When Jack, Gwen, Rex and Lyn arrive at the airport, they are met by a group of CIA agents, unaware that they are under orders by Friedkin to arrest the three and free Lyn. Esther manages to warn Rex at which point he, Jack and Gwen subdue the agents and escape. During the fight Rex twists Lyn's head and breaks her neck. When the three exit the airport, they are greeted by Vera with Rex's painkillers, and Esther, who is their getaway driver. They are about to leave when Lyn, still alive but with her head twisted around 180 degrees, appears in front of them. She is unable to stop them due to her condition, and they are able to drive off.

==Broadcast==

This episode was broadcast on Starz in the US on Friday 15 July. It was aired in the UK on BBC 1 on Thursday 21 July.
International broadcasters in Canada and Australia received the show on Saturday 16 July, where it was broadcast on Australia's UKTV network.

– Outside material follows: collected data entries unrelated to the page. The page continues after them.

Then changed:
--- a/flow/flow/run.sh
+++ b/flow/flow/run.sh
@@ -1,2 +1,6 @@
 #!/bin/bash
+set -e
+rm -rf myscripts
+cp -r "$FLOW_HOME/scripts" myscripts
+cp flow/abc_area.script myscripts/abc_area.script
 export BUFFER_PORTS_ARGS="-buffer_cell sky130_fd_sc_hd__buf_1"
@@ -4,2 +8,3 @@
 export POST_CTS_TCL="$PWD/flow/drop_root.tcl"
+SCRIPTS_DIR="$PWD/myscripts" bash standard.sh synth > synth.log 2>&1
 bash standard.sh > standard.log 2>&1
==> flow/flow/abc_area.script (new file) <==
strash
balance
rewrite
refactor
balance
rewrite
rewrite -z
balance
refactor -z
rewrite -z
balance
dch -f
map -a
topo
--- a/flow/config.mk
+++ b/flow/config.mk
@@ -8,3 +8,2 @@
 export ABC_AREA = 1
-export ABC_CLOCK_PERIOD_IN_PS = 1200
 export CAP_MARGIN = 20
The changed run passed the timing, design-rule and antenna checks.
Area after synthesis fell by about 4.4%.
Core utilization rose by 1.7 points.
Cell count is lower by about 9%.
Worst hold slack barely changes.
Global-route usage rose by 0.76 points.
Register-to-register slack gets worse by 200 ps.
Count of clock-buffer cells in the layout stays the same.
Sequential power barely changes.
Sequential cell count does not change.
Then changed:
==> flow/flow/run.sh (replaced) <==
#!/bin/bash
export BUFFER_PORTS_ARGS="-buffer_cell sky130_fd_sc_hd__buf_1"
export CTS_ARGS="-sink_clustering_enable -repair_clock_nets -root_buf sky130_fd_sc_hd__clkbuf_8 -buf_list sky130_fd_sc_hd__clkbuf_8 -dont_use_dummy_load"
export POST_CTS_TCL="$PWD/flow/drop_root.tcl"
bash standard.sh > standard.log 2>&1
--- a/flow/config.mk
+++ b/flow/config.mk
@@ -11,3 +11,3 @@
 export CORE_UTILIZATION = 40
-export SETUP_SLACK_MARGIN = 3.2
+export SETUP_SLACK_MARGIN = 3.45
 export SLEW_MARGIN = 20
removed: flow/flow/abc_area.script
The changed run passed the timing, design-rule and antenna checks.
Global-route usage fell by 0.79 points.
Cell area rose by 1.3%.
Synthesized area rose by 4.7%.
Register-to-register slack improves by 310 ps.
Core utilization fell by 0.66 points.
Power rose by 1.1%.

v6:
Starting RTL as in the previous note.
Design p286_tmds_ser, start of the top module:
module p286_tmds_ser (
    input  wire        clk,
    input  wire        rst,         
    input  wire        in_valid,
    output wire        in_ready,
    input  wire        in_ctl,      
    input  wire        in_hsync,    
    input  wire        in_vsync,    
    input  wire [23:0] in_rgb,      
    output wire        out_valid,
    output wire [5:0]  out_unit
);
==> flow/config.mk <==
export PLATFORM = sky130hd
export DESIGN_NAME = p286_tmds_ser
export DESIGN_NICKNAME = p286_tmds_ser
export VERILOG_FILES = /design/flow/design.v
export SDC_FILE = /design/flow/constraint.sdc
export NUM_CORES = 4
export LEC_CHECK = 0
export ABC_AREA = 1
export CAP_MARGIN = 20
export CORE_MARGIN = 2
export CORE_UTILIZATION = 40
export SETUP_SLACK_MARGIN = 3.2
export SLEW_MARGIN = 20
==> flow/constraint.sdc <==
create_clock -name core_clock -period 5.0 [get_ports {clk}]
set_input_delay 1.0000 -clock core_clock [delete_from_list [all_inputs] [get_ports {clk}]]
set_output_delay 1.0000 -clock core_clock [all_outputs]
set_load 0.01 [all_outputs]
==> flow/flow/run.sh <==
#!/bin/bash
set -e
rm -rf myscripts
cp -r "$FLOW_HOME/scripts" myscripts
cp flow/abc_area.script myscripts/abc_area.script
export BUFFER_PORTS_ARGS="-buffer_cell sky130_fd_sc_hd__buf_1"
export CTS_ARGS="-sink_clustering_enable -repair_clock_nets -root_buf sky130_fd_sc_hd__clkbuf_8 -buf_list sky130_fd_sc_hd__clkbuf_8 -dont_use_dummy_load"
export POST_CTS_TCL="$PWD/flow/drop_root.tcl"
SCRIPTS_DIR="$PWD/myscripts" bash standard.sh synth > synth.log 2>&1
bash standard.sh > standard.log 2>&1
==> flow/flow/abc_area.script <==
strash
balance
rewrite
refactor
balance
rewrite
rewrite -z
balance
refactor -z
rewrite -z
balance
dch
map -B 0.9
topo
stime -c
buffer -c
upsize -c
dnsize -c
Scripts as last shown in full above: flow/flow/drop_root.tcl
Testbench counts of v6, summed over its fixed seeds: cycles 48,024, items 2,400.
Source: an optimization exercise on an open RTL-to-GDS flow (aim: small area, a short achievable clock period and few clock cycles per item). Production flows keep margins and buffers that such runs may drop.
At most, simulation tests tie the RTL to the original design; equivalence was not proved.
The RTL of run 3 was laid out without a check of its function.

==> design.v <==
module twr_ranging (
    input  wire        clk,
    input  wire        rst,
    input  wire        in_valid,
    output wire        in_ready,
    input  wire [31:0] pt,     
    input  wire [31:0] rr,     
    input  wire [31:0] ft,     
    input  wire [31:0] prx,    
    input  wire [31:0] rtx,    
    input  wire [31:0] frx,    
    output wire        out_valid,
    input  wire        out_ready,
    output wire [31:0] tof,    
    output wire        degen,
    output wire [31:0] ra,
    output wire [31:0] rb,
    output wire [31:0] da,
    output wire [31:0] db
);
    localparam [1:0] S_IDLE = 2'd0,
                     S_MUL  = 2'd1,
                     S_DIV  = 2'd2,
                     S_DONE = 2'd3;
    reg  [1:0]  state;
    reg  [5:0]  cnt;
    reg  [31:0] ra_q, rb_q, da_q, db_q;
    reg  [33:0] den_q;
    reg         neg_q;
    reg         degen_q;
    reg  [63:0] quo_q;    
    reg  [33:0] rem_q;
    wire [63:0] prod_r  = ra_q * rb_q;
    wire [63:0] prod_d  = da_q * db_q;
    wire [64:0] num     = {1'b0, prod_r} - {1'b0, prod_d};
    wire        num_neg = num[64];
    wire [64:0] num_neg_val = -num;
    wire [63:0] num_mag = num_neg ? num_neg_val[63:0] : num[63:0];
    wire [33:0] den     = {2'b00, ra_q} + {2'b00, rb_q} + {2'b00, da_q} + {2'b00, db_q};
    wire [34:0] rem_sh  = {rem_q, quo_q[63]};
    wire [35:0] diff    = {1'b0, rem_sh} - {2'b00, den_q};
    wire        fits    = ~diff[35];
    always @(posedge clk) begin
        if (rst) begin
            state <= S_IDLE;
        end else begin
            case (state)
                S_IDLE: begin
                    if (in_valid) begin
                        ra_q  <= rr  - pt;
                        rb_q  <= frx - rtx;
                        da_q  <= ft  - rr;
                        db_q  <= rtx - prx;
                        state <= S_MUL;
                    end
                end
                S_MUL: begin
                    den_q <= den;
                    neg_q <= num_neg;
                    quo_q <= num_mag;
                    rem_q <= 34'd0;
                    cnt   <= 6'd0;
                    if (den == 34'd0) begin
                        degen_q <= 1'b1;
                        quo_q   <= 64'd0;
                        state   <= S_DONE;
                    end else begin
                        degen_q <= 1'b0;
                        state   <= S_DIV;
                    end
                end
                S_DIV: begin
                    rem_q <= fits ? diff[33:0] : rem_sh[33:0];
                    quo_q <= {quo_q[62:0], fits};
                    cnt   <= cnt + 6'd1;
                    if (cnt == 6'd63)
                        state <= S_DONE;
                end
                S_DONE: begin
                    if (out_ready)
                        state <= S_IDLE;
                end
            endcase
        end
    end
    assign in_ready  = (state == S_IDLE);
    assign out_valid = (state == S_DONE);
    assign tof       = neg_q ? (32'd0 - quo_q[31:0]) : quo_q[31:0];
    assign degen     = degen_q;
    assign ra        = ra_q;
    assign rb        = rb_q;
    assign da        = da_q;
    assign db        = db_q;
endmodule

Entertainment Weekly reported that this episode on Starz was watched by "1.4 million this weekend, down about 30 percent [sic] from last week's debut."

==Reception==
Chris Swanson from WhatCulture gave the episode 4 stars, saying:

I liked this episode. It wasn’t exactly action-packed or anything like that, but it did feature some nice moments, like a conversation between Gwen and Jack about how dangerous being around him is (shades of similar conversations on Doctor Who).

I also very much liked that they are continuing to examine the logistics of exactly what would happen in a situation like this. No one has yet suggested mandatory birth control, but we do see discussions about the fact that the entire medical industry would have to change from a life-saving position to one that’s more about pain management.